Frontline: ‘Ready To Meet Challenges’

February 17, 2012

Bermuda-headquartered Frontline Ltd. today [Feb.17] reported a significantly wider fourth-quarter net loss attributable to the company of $343.67 million or $4.41 per basic share versus year-ago quarter’s $11.84 million or $0.15 per basic share loss.

Excluding losses and gains on sale of assets, amortization of deferred gains and vessel impairment loss, net loss attributable to Frontline Ltd. amounted to $30.8 million in the fourth quarter of 2011, the company said.

Total operating revenues dropped to $181.98 million from $226.16 million in the comparable period a year early. In addition, the board has decided not to declare a dividend for the 2011 fourth quarter.

For the full year, the net loss for John Fredriksen’s tanker vehicle was $529.6 million.

The company also said that the net loss, excluding losses and gains on sale of assets, amortisation of deferred gains and vessel impairment loss, was $100.3 millionh for the full year.

During 4Q11, Frontline completed the restructuring of its business by selling certain assets to a newly incorporated company — Frontline 2012 — in which Frontline took an 8.8% interest. This had the effect of reducing breakeven rates, eliminating all bank debt and financial covenants and reducing the newbuilding commitments.

In addition, the company entered into an agreement with Nordic American Tankers to commercially combine their Suezmaxes in the Orion Pool.

As for the fleet, the long term charterparty with Ship Finance International for the ore-bulk-oil [OBO] “Front Striver” was terminated.
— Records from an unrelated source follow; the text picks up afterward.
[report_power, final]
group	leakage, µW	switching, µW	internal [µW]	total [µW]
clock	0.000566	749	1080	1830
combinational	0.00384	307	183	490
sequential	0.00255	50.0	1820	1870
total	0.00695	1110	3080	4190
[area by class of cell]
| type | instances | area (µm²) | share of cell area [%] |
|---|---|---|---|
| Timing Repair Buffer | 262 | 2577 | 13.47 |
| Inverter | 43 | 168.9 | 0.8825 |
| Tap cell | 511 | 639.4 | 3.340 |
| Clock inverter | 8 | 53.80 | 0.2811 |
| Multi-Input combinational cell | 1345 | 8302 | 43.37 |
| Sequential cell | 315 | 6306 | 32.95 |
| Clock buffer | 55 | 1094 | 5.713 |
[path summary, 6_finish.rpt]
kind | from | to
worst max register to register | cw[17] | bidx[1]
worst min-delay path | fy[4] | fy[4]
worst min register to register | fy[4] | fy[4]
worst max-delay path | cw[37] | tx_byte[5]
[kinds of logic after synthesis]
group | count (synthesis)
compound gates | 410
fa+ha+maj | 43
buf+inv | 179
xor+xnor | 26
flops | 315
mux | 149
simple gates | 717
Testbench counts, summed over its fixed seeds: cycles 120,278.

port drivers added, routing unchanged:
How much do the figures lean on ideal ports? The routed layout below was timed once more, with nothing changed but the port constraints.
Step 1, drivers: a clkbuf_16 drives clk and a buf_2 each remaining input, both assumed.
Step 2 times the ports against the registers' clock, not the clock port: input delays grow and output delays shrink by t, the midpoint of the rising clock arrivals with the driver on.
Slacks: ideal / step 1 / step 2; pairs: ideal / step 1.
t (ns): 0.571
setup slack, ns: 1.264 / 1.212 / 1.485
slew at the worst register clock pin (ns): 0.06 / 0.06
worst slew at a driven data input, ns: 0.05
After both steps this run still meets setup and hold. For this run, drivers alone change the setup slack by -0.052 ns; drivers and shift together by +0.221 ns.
Context: an optimization exercise on an open-source flow, tuned for small area, a short achievable clock period and few clock cycles per item. The choices shown serve that exercise and are no tape-out recipe.
The RTL was checked by simulation tests, not by an equivalence proof against the original design.
No activity file was given, so power comes from the tool's default toggle rates.

== build 49 ==
## wordcodec
module wordcodec (
    input  wire        clk,
    input  wire        rst,         
    input  wire        reg_we,
    input  wire [5:0]  reg_addr,
    input  wire [31:0] reg_wdata,
    output reg  [31:0] reg_rdata,
    output wire        mem_req,
    output wire        mem_we,
    output wire [31:0] mem_addr,
    output wire [7:0]  mem_wdata,
    input  wire        mem_ready,
    input  wire [7:0]  mem_rdata,
    input  wire        mem_err
);
Size: roughly 1700 flip-flops, roughly 130 I/O pins, about 78000 sq um of cells after synthesis.
clock: 12.0 ns
lec_check: 0
cap_margin: 20
core_margin: 2
core_utilization: 60
cts_cluster_diameter: 80
cts_cluster_size: 25
place_density: 0.75
setup_slack_margin: 5
slew_margin: 20
run.sh (not shown) runs the stock make flow with config.mk's settings and CLKGATE_MAP_FILE= SYNTH_SCRIPT=/design/flow/synth_recipe.tcl, a recipe that flattens the netlist after the stock synthesis.
Testbench counts of build 49, summed over its fixed seeds: cycles 73,658, bytes 33,832.
Setup changes, build 49 to build 50
Settings: TNS_END_PERCENT now 0, previously not set; PLACE_DENSITY no longer set, was 0.75.
Results
- Overall power after layout: lower on build 50
- Any difference in multi-input combinational cell count between build 49 and build 50 is small enough to ignore.
- Relative contribution of combinational cells to total power: build 50 vs build 49 — no meaningful difference
- [build 50 vs build 49] share of the cycle needed by the critical path after routing: higher in build 50
- Diff build 49 -> build 50: wire length of the first global-routing pass fell 2.3%; routability-driven placement congestion ratio fell about 2.2%.
- The lower final critical delay including setup and external delays came out of build 49.
- Taking build 49 as the reference, in build 50 number of signal-net buffers in the layout down 20; sum of routed wire segments on met1 down about 3%.
- Comparing build 49 and build 50, the lower area of the multi-input gates was measured on build 50.
- Build 49 has higher overall fraction of global-route tracks in use than build 50.
The inputs of build 31 differ from those of build 50 as listed below.
Settings: removing TNS_END_PERCENT (formerly 0); changing CTS_CLUSTER_DIAMETER from 80 to 60; changing CTS_CLUSTER_SIZE from 25 to 18; setting CTS_BUF_LIST to sky130_fd_sc_hd__clkbuf_8 for the first time.
==> comparison <==
- Delta(worst slack on hold paths, build 31 - build 50) > 0
- a222oi_1 as the library cell contributing the largest single delay on the critical path was reported by build 50, and clkdlybuf4s50_1 by build 31.
- As of build 31, design area had risen slightly compared to build 50.
- Compared with build 50, the detailed router inserted more vias in build 31.
- The core of build 31 is more densely filled than that of build 50.
For build 47, these inputs were changed with respect to build 31:
Settings: removing CTS_BUF_LIST (formerly sky130_fd_sc_hd__clkbuf_8); changing CTS_CLUSTER_DIAMETER from 60 to 70; changing CTS_CLUSTER_SIZE from 18 to 22; changing CORE_UTILIZATION from 60 to 65.
Findings:
Build 47 -> build 31: placed cell area flat. Against build 31, power in build 47 rose by a few percent. In the reports for build 47 and build 31, the larger number of cells traversed by the worst register-to-register path belongs to build 47.

Starting RTL as in the previous note.
clock: 12.0 ns
lec_check: 0
cap_margin: 20
core_margin: 2
core_utilization: 60
cts_cluster_diameter: 80
cts_cluster_size: 25
place_density_lb_addon: 0.2
setup_slack_margin: 5
slew_margin: 20
The starting point completed with no timing, DRC or antenna violations.
Testbench counts at the start, summed over its fixed seeds: cycles 73,658, bytes 33,832.
Next try:
Settings changed: CTS_CLUSTER_SIZE 25 to 30, PLACE_DENSITY_LB_ADDON 0.2 to default.
Effect:
- The changed run completed without violations
- area after synthesis stays the same
- worst hold slack is about the same
- via count barely changes

== trial 96 ==
wordcodec again, from the RTL that the note above started with.
Design wordcodec, start of the top module:
module wordcodec (
    input  wire        clk,
    input  wire        rst,         
    input  wire        reg_we,
    input  wire [5:0]  reg_addr,
    input  wire [31:0] reg_wdata,
    output reg  [31:0] reg_rdata,
    output wire        mem_req,
    output wire        mem_we,
    output wire [31:0] mem_addr,
    output wire [7:0]  mem_wdata,
    input  wire        mem_ready,
    input  wire [7:0]  mem_rdata,
    input  wire        mem_err
);
export LEC_CHECK = 0
export CAP_MARGIN = 20
export CORE_MARGIN = 2
export CORE_UTILIZATION = 60
export CTS_CLUSTER_DIAMETER = 80
export CTS_CLUSTER_SIZE = 25
export SETUP_SLACK_MARGIN = 5
export SLEW_MARGIN = 20
create_clock -name core_clock -period 12.0 [get_ports {clk}]
Testbench counts of trial 96, summed over its fixed seeds: cycles 73,658, bytes 33,832.
#### Input delta (trial 13 over trial 96)
Settings: CORE_UTILIZATION now 55, was 60.
Fmax | trial 13 vs trial 96 | trial 13 slower
Compare trial 13 and trial 96 | hold slack lower: trial 96
Standard cell area after detailed placement ended up 0.32% higher on trial 13 than on trial 96.
Combinational cell fraction of total power for trial 13: 0.2 points down relative to trial 96
Clock share of power, trial 13 and trial 96: smaller value in trial 96
Comparing critical path depth for trial 13 and trial 96, the bigger number came from trial 96.
The run with more setup slack is trial 96; trial 13 has less.
NOTE: endpoint arrival time on the critical path in trial 13 exceeds that of trial 96
Trial 13 vs trial 96: placeable core area up in trial 13

[separate check: timing with driven ports]
The flow's constraints put no driver on any port. The routed layouts listed below were extracted and timed again, unchanged, in two steps.
Step 1 sets driving cells, clkbuf_16 on the clock port and buf_2 on the other inputs (assumed; they add their load-dependent delay and slew).
Step 2 also shifts input and output timing later by t, the mid clock arrival at the registers, as if the neighbouring blocks saw the same clock.
Slacks: ideal ports / drivers / drivers and shift; pairs: ideal ports / drivers.
| run | t, ns | setup WS [ns] | clock arrival spread, ns |
|---|---|---|---|
| build 49 | 0.829 | 4.872 / 4.848 / 4.332 | 0.060 / 0.060 |
| build 50 | 0.818 | 4.537 / 4.478 / 4.040 | 0.039 / 0.040 |
| build 31 | 1.012 | 4.853 / 4.777 / 4.112 | 0.058 / 0.059 |
| build 47 | 0.827 | 4.969 / 4.899 / 4.332 | 0.067 / 0.067 |
| the first run of note 2 | 0.822 | 4.905 / 4.857 / 4.505 | 0.036 / 0.036 |
| the second run of note 2 | 0.828 | 4.981 / 4.903 / 4.332 | 0.068 / 0.067 |
| trial 96 | 0.830 | 4.993 / 4.913 / 4.278 | 0.044 / 0.045 |
| trial 13 | 0.837 | 4.833 / 4.752 / 4.398 | 0.042 / 0.043 |
After both steps every run listed still meets setup and hold. For build 31, which loses most, drivers alone change the setup slack by -0.076 ns; drivers and shift together by -0.741 ns.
In addition, Frontline sold four 1992-1996 built double hull Suezmaxes; “Front Hunter”, “Front Fighter”, “Front Delta” and “Front Beta”. The company also redelivered three very large crude oil carriers [VLCCs] and one Suezmax from timecharters.

As mentioned, the net loss in 4Q11 included a loss on sale of assets and amortisation of deferred gains of $312.9 mill, which included a loss of $307 million on the sale of 10 vessels and five newbuilding contracts at fair market value to Frontline 2012, a loss of $9.3 mill on the termination of the long term charterparty for “Front Striver” and deferred gains of $1.8 million and $2 million relating to the sales and leasebacks of “Front Eagle” and “Front Shanghai”, respectively.
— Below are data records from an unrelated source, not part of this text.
What follows belongs to an exercise in optimizing a design on an open flow for small area; a production flow would make more cautious choices. Only the layout flow was run in this run; the RTL was not checked for function there. Power figures rest on the tool's default switching activity, not on a simulated workload.

[flow/flow/run.sh]
#!/bin/bash
# The standard layout (standard.sh), with three changes:
# - every port gets the smallest buffer cell (sky130_fd_sc_hd__buf_1);
# - the clock tree uses clkbuf_8/clkbuf_4 buffers and no dummy loads;
# - ABC maps the logic for area only (flow/area.abc instead of the
#   standard abc_area.script); the rest of the synthesis is the standard flow's own.
# Each tool's output goes to standard.log and to ORFS's logs under orfs/.
set -euo pipefail
W=$PWD
export BUFFER_PORTS_ARGS="-buffer_cell sky130_fd_sc_hd__buf_1"
export CTS_ARGS="-sink_clustering_enable -repair_clock_nets -dont_use_dummy_load -buf_list sky130_fd_sc_hd__clkbuf_4 -root_buf sky130_fd_sc_hd__clkbuf_8"
cat > "$W/flow_synth.tcl" <<EOF
proc abc {args} {
  set i [lsearch -exact \$args -script]
  if { \$i >= 0 } { lset args [expr { \$i + 1 }] $W/flow/area.abc }
  yosys abc {*}\$args
}
source $W/synth_recipe.tcl
EOF
sed "s#SYNTH_SCRIPT=[^ ]*#SYNTH_SCRIPT=$W/flow_synth.tcl#" standard.sh > standard_area.sh
bash standard_area.sh > standard.log 2>&1
[flow/flow/area.abc]
strash
&get -n
&dch
&nf -p -R 1000 -F 8 -C 32
&put
topo
stime -c
dnsize -c
[flow/standard.sh]
#!/bin/bash
# synth_recipe.tcl (not shown) runs the flow's synth.tcl, then flattens the netlist and writes it again
# the make line also repeats each setting of config.mk as NAME=value (left out here)
make -C /OpenROAD-flow-scripts/flow DESIGN_CONFIG=/design/flow/config.mk WORK_HOME=/design/flow/orfs CLKGATE_MAP_FILE= SYNTH_SCRIPT=/design/flow/synth_recipe.tcl "${@:-finish}"
[flow/config.mk]
export PLATFORM = sky130hd
export DESIGN_NAME = alu_adder
export DESIGN_NICKNAME = alu_adder
export VERILOG_FILES = /design/flow/design.v
export SDC_FILE = /design/flow/constraint.sdc
export NUM_CORES = 4
export LEC_CHECK = 0
export ABC_AREA = 1
export CAP_MARGIN = 20
export CORE_MARGIN = 2
export CORE_UTILIZATION = 40
export SLEW_MARGIN = 20
This is an optimization exercise on Yosys and OpenROAD, whose aim is small area and a short achievable clock period, not a production implementation. At most, simulation tests tie the RTL to the original design; equivalence was not proved. No activity file was given, so power comes from the tool's default toggle rates.

## build 64
## fx2_core
module fx2_core (
    input  wire        clk,
    input  wire        rst,
    input  wire        d_req,
    input  wire        d_we,
    input  wire [15:0] d_adr,
    input  wire [7:0]  d_dat_w,
    output wire [7:0]  d_dat_r,
    output wire        d_ack,
    output wire        d_err,
    input  wire        i_req,
    input  wire [15:0] i_adr,
    output wire [31:0] i_dat_r,
    output wire        i_ack,
    output wire        i_err
);
==> flow/config.mk <==
export PLATFORM = sky130hd
export DESIGN_NAME = fx2_core
export DESIGN_NICKNAME = fx2_core
export VERILOG_FILES = /design/flow/design.v
export SDC_FILE = /design/flow/constraint.sdc
export NUM_CORES = 4
export LEC_CHECK = 0
export CAP_MARGIN = 10
export CORE_MARGIN = 2
export CORE_UTILIZATION = 45
export CTS_BUF_LIST = sky130_fd_sc_hd__clkbuf_8
export CTS_CLUSTER_DIAMETER = 50
export CTS_CLUSTER_SIZE = 16
export PLACE_DENSITY = 0.56
export SLEW_MARGIN = 10
export TNS_END_PERCENT = 1
==> flow/constraint.sdc <==
create_clock -name core_clock -period 10.0 [get_ports {clk}]
set_input_delay 2.0000 -clock core_clock [delete_from_list [all_inputs] [get_ports {clk}]]
set_output_delay 2.0000 -clock core_clock [all_outputs]
set_load 0.01 [all_outputs]
standard.sh (not shown) runs the stock make flow with config.mk's settings and CLKGATE_MAP_FILE= SYNTH_SCRIPT=/design/flow/synth_recipe.tcl, a recipe that flattens the netlist after the stock synthesis.
==> flow/flow/run.sh <==
#!/bin/bash
set -euo pipefail
cd "$(dirname "$0")/.."
bash standard.sh SETUP_SLACK_MARGIN=6.5 finish > flow_standard.log 2>&1
The final report for build 64 shows a completed flow and a layout that fails verification, specifically capacitance limit.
The average daily TCEs earned in the spot and period market in 4Q11 by the company’s VLCCs, Suezmaxes and Suezmax OBOs were $19,100, $13,900 and $41,600, respectively, compared with $17,000, $9,500 and $38,200, respectively, in the preceding quarter.

For the same period, the spot earnings for the VLCCs and Suezmaxes were $16,800 and $12,400, respectively, compared with $12,600 and $7,800, respectively, in 3Q11.

The Gemini Suezmax pool had spot earnings of $12,000 in 4Q11, compared with $7,600 in the preceding quarter. The company’s double hull VLCCs, excluding the spot index timecharter vessels, saw spot earnings of $18,400 in 4Q11 compared with $14,600 in the third quarter.

As of 31st December, 2011, Frontline had total cash and cash equivalents of $160.6 mill and restricted cash of $100.6 mill. Restricted cash includes $99.3 mill relating to deposits in ITCL.

The company also estimated average total cash cost breakeven rates for 2012 on a TCE basis for its VLCCs and Suezmaxes was about $23,900 and $16,400, respectively.

Following the restructuring completed in December 2011, the cash break even rates for the company have been substantially reduced. Furthermore, cash at hand increased by $64 million.

Based on current forward rates, Frontline said that it should have significant strength to honour its obligations and meet the challenges created by the current very weak tanker market over the next couple of years.